今天来实现训练的功能,给ANN类添加一个train方法。
函数的参数第一个是输入的节点(inputs_list),数据类型是list;第二个参数是预期的输出节点的值(outputs_list),数据类型也是list。
首先,把两个参数传进来的list转换成numpy的array,转换后的大小是(list.size, 1)
然后,向上一篇文章一样,分别计算隐藏层和输出层,得到我们的输出(o_o)。
接着计算误差并反向传播。这里使用梯度下降的方式,误差函数是预期值与实际值的方差。这里直接给出梯度方程,即求误差函数相对于权重的斜率。

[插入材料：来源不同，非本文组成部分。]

### config.mk
export PLATFORM = sky130hd
export DESIGN_NAME = vmem_access_sequencer
export DESIGN_NICKNAME = d
export VERILOG_FILES = /design/src/rtl/vmem_seq_pkg.sv /design/src/rtl/vmem_addr_gen.sv /design/src/rtl/vmem_access_sequencer.sv
export SDC_FILE = /design/constraint.sdc
export NUM_CORES = 1
export LEC_CHECK = 0
export ABC_AREA = 0
export BUFFER_PORTS_ARGS = -buffer_cell sky130_fd_sc_hd__buf_2
export CORE_AREA = 3 3 171 173
export DETAILED_ROUTE_END_ITERATION = 10
export DIE_AREA = 0 0 174 176
export GPL_ROUTABILITY_DRIVEN = 1
export PLACE_DENSITY_LB_ADDON = 0.25
export SLEW_MARGIN = 25
export SYNTH_ARGS = -nofsm -noshare
export SYNTH_HDL_FRONTEND = slang
export SYNTH_SLANG_ARGS = --single-unit
### constraint.sdc
create_clock -name clk -period 5.6 [get_ports clk]
set_input_delay 1.12 -clock clk [delete_from_list [all_inputs] [get_ports clk]]
set_output_delay 1.12 -clock clk [all_outputs]
set_load 0.02 [all_outputs]
### src/rtl/vmem_seq_pkg.sv
// Shared types and default geometry for the vector/scalar memory sequencer.
package vmem_seq_pkg;
  localparam int XLEN_DEF            = 32;
  localparam int VLEN_DEF            = 128;
  localparam int DATA_ADDR_WIDTH_DEF = 10;
  localparam int NLANES_DEF          = VLEN_DEF / XLEN_DEF;

  typedef enum logic [1:0] {IDLE, V_ISSUE, V_DRAIN, V_DONE} vseq_state_e;

  // Lane counter width; a single-lane build still needs one bit.
  function automatic int lane_w(input int n);
    return (n > 1) ? $clog2(n) : 1;
  endfunction
endpackage

### src/rtl/vmem_addr_gen.sv
// Strided word-address accumulator: load base, then add stride per step, wrapping.
module vmem_addr_gen #(
  parameter int AW = 10
) (
  input  logic          clk,
  input  logic          rst_n,
  input  logic          load,
  input  logic          step,
  input  logic [AW-1:0] base,
  input  logic [AW-1:0] stride,
  output logic [AW-1:0] addr
);
  logic [AW-1:0] stride_q;

  // Modular AW-bit add gives both wrap-around and negative strides for free.
  always_ff @(posedge clk or negedge rst_n) begin
    if (!rst_n) begin
      addr     <= '0;
      stride_q <= '0;
    end else if (load) begin
      addr     <= base;
      stride_q <= stride;
    end else if (step) begin
      addr     <= addr + stride_q;
    end
  end
endmodule

### src/rtl/vmem_access_sequencer.sv
// Shares the single DMEM port between scalar single-beat and vector multi-beat accesses.
module vmem_access_sequencer
  import vmem_seq_pkg::*;
#(
  parameter int XLEN            = XLEN_DEF,
  parameter int VLEN            = VLEN_DEF,
  parameter int DATA_ADDR_WIDTH = DATA_ADDR_WIDTH_DEF,
  localparam int NLANES         = VLEN / XLEN
) (
  input  logic                       clk,
  input  logic                       rst_n,
  input  logic                       s_req,
  input  logic                       s_we,
  input  logic [DATA_ADDR_WIDTH-1:0] s_addr,
  input  logic [XLEN-1:0]            s_wdata,
  output logic                       s_gnt,
  output logic                       s_rvalid,
  output logic [XLEN-1:0]            s_rdata,
  input  logic                       v_req,
  input  logic                       v_we,
  input  logic [DATA_ADDR_WIDTH-1:0] v_base,
  input  logic [DATA_ADDR_WIDTH-1:0] v_stride,
  input  logic [NLANES-1:0]          v_mask,
  input  logic [VLEN-1:0]            v_wdata,
  output logic                       v_ack,
  output logic                       v_done,
  output logic [VLEN-1:0]            v_rdata,
  output logic                       busy,
  output logic                       mem_en,
  output logic                       mem_we,
  output logic [DATA_ADDR_WIDTH-1:0] mem_addr,
  output logic [XLEN-1:0]            mem_wdata,
  input  logic [XLEN-1:0]            mem_rdata
);
  localparam int LW = lane_w(NLANES);

  vseq_state_e                state_q, state_d;
  logic [LW-1:0]              lane_q;
  logic                       we_q;
  logic [NLANES-1:0]          mask_q;
  logic [VLEN-1:0]            wdata_q;
  logic                       fair_q;
  logic                       s_rvalid_q;
  logic                       cap_q, cap_en_q;
  logic [LW-1:0]              cap_lane_q;
  logic [VLEN-1:0]            v_rdata_q;
  logic [DATA_ADDR_WIDTH-1:0] lane_addr;
  logic                       last_lane;

  assign last_lane = (lane_q == LW'(NLANES - 1));

  vmem_addr_gen #(.AW(DATA_ADDR_WIDTH)) u_addr_gen (
    .clk    (clk),
    .rst_n  (rst_n),
    .load   (v_ack),
    .step   (state_q == V_ISSUE),
    .base   (v_base),
    .stride (v_stride),
    .addr   (lane_addr)
  );

  always_comb begin
    state_d   = state_q;
    s_gnt     = 1'b0;
    v_ack     = 1'b0;
    v_done    = 1'b0;
    mem_en    = 1'b0;
    mem_we    = 1'b0;
    mem_addr  = '0;
    mem_wdata = '0;
    case (state_q)
      IDLE: begin
        // Scalar wins ties unless the vector already lost one.
        s_gnt = s_req & ~(v_req & fair_q);
        v_ack = v_req & ~s_gnt;
        if (s_gnt) begin
          mem_en    = 1'b1;
          mem_we    = s_we;
          mem_addr  = s_addr;
          mem_wdata = s_wdata;
        end
        if (v_ack) state_d = V_ISSUE;
      end
      V_ISSUE: begin
        mem_en    = mask_q[lane_q];
        mem_we    = we_q;
        mem_addr  = lane_addr;
        mem_wdata = wdata_q[lane_q*XLEN +: XLEN];
        if (last_lane) state_d = we_q ? V_DONE : V_DRAIN;
      end
      V_DRAIN: state_d = V_DONE;
      V_DONE: begin
        v_done  = 1'b1;
        state_d = IDLE;
      end
      default: state_d = IDLE;
    endcase
  end

  always_ff @(posedge clk or negedge rst_n) begin
    if (!rst_n) begin
      state_q    <= IDLE;
      lane_q     <= '0;
      we_q       <= 1'b0;
      mask_q     <= '0;
      wdata_q    <= '0;
      fair_q     <= 1'b0;
      s_rvalid_q <= 1'b0;
      cap_q      <= 1'b0;
      cap_en_q   <= 1'b0;
      cap_lane_q <= '0;
      v_rdata_q  <= '0;
    end else begin
      state_q    <= state_d;
      s_rvalid_q <= s_gnt & ~s_we;
      if (v_ack)              fair_q <= 1'b0;
      else if (s_gnt & v_req) fair_q <= 1'b1;
      if (v_ack) begin
        we_q    <= v_we;
        mask_q  <= v_mask;
        wdata_q <= v_wdata;
        lane_q  <= '0;
      end else if (state_q == V_ISSUE) begin
        lane_q  <= lane_q + LW'(1);
      end
      // Load data returns one cycle after its lane issues; skipped lanes read as 0.
      cap_q      <= (state_q == V_ISSUE) & ~we_q;
      cap_en_q   <= mask_q[lane_q];
      cap_lane_q <= lane_q;
      if (cap_q) v_rdata_q[cap_lane_q*XLEN +: XLEN] <= cap_en_q ? mem_rdata : '0;
    end
  end

  assign s_rvalid = s_rvalid_q;
  assign s_rdata  = s_rvalid_q ? mem_rdata : '0;
  assign v_rdata  = v_rdata_q;
  assign busy     = (state_q != IDLE);
endmodule
**Yosys cells after proc, flatten, opt, wreduce, memory -nomap -nowiden**

Index checks and enable logic that the tools add are counted.
W data, S select, Z words.

- Flip-flop bits (word level): 291
- Bits of input ports: 232
- Output and inout port bits: 209
- Logic and storage cells: 67

- Add/sub/neg operators: 3
- $lt $le $gt $ge: 1
- Equal/unequal tests: 6
- Shift-type cells: 3
- Multiplexer cells: 26
- Bitwise gates (word level): 10
- Reduce and logical (&&, ||, !) cells: 5

Operators with widths:

| operator | number |
|---|---|
| $bwmux W128 | 1 |
| $shift A32 B34 Y128 const A | 1 |
| $shiftx A128 B8 Y32 | 1 |
| $shiftx A32 B34 Y128 | 1 |
| $mux W32 | 3 |
| $pmux W32 S2 | 1 |
| $neg A7 Y34 | 1 |
| $mux W10 | 3 |
| $pmux W10 S2 | 1 |
| $add A10 B10 Y10 | 1 |
| $mux W1 | 9 |
| $mux W2 | 4 |
| $pmux W2 S4 | 1 |
| $and A1 B1 Y1 | 6 |
| $eq A2 B2 Y1 const B | 3 |
| $reduce_bool A2 Y1 | 3 |
| $ne A2 B2 Y1 const B | 2 |
| $not A1 Y1 | 4 |
| $pmux W1 S2 | 2 |
| $lt A2 B3 Y1 const B | 1 |
| $add A2 B1 Y2 const B | 1 |
| $bmux W1 S2 | 1 |
| $eq A2 B1 Y1 const B | 1 |
| $logic_not A2 Y1 | 1 |
| $reduce_and A2 Y1 | 1 |

**Depth between registers and ports, before layout**

- Depth in word-level cells: 7
- Depth in mapped cells: 8
- Gate-level depth less buffers: 8

**Modules after synthesis**

Synthesis repeated with hierarchy kept, for this count alone.

- Cell total of the unflattened synthesis: 1070
- Area, all modules: 13407.9 sq um

By module, submodules not included:

| module | instances | cells each | area an instance (sq um) |
|---|---|---|---|
| vmem_access_sequencer | 1 | 953 | 12179.2 |
| vmem_addr_gen | 1 | 117 | 1228.7 |

**Least setup slack after synthesis**

OpenSTA, ideal clock, no wires.

- Path kind: input port to output port
- Start: input s_req
- End: output mem_wdata[11]
- Arrival: 2.304 ns
- Required time: 4.480 ns
- Setup slack: 2.176 ns
- Cell stages on the path: 5
- Buffers on the path: 2
- Cells stage by stage: nand2_1 a21oi_1 clkbuf_1 clkbuf_1 a22o_1

- Cells in the longest elaborated chain, start to end: 3

RTL lines:

| element | line | source |
|---|---|---|
| from (decl) | vmem_access_sequencer.sv:12 | `input logic s_req,` |
| $and A1 B1 Y1 | vmem_access_sequencer.sv:74 | `s_gnt = s_req & ~(v_req & fair_q);` |
| $mux W32 | vmem_access_sequencer.sv:76 | `if (s_gnt) begin` |
| $pmux W32 S2 | vmem_access_sequencer.sv:71 | `case (state_q)` |
| to (decl) | vmem_access_sequencer.sv:32 | `output logic [XLEN-1:0] mem_wdata,` |

Every way passes these cells.

**Worst setup path after layout**

- Start: register state_q[0]
- End: output mem_wdata[23]

- Cells in the longest elaborated chain, start to end: 2

RTL lines:

| element | line | source |
|---|---|---|
| from (decl) | vmem_access_sequencer.sv:37 | `vseq_state_e state_q, state_d;` |
| from (signal assigned) | vmem_access_sequencer.sv:114 | `state_q <= state_d;` |
| $eq A2 B1 Y1 / $logic_not A2 Y1 (equally long branches) | vmem_access_sequencer.sv:71 |  |
| $pmux W32 S2 (*) | vmem_access_sequencer.sv:71 |  |

Every way passes the cells marked *; elsewhere a longest branch is shown, timed or not.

-(e_j)sigmoid(\sum_iw_{ij}o_i)(1-sigmoid(\sum_iw_{ij}o_i))o_i
ej表示下一层节点j的误差量;oi指上一层节点i的值。
在隐藏层到输出层的权重中ej为输出层的误差量eo=tj-oj
这里tj表示输出层节点j的期望值;oj表示输出层节点j实际值
在输入到隐藏的权重中ej按权重把隐藏层到输出层的误差量反向传播得到;
即ej=eh=who.T*eo
关于这个公式我会在系列文章最后更一篇详细解释。
def train(self, inputs_list, outputs_list):
# translation
i = np.array(inputs_list, ndmin=2).T
t = np.array(outputs_list, ndmin=2).T
# hidden
h_i = np.dot(self.wih, i)
h_o = self.a_f(h_i)
# output
o_i = np.dot(self.who, h_o)
o_o = self.a_f(o_i)
# error
o_e = t - o_o
h_e = np.dot(self.who.T, o_e)
# fix
#r * ( (E*o*(1-o)) * lo.T)
self.who += self.lr * np.dot(o_e * o_o * (1 - o_o), np.transpose(h_o))
self.wih += self.lr * np.dot(h_e * h_o * (1 - h_o), np.transpose(i))
最后说一句,权重的更新方式是减去梯度方程的值,因为梯度值为正意味着权重需要减少才能减少误差函数的值。需要注意的是代码还把梯度值乘上了学习速率,这样可以控制权重更新的幅度。
这样,我们便完成了训练部分的功能。接下来,我还会继续更新如何使用这个ANN类,来完成手写数字识别的任务。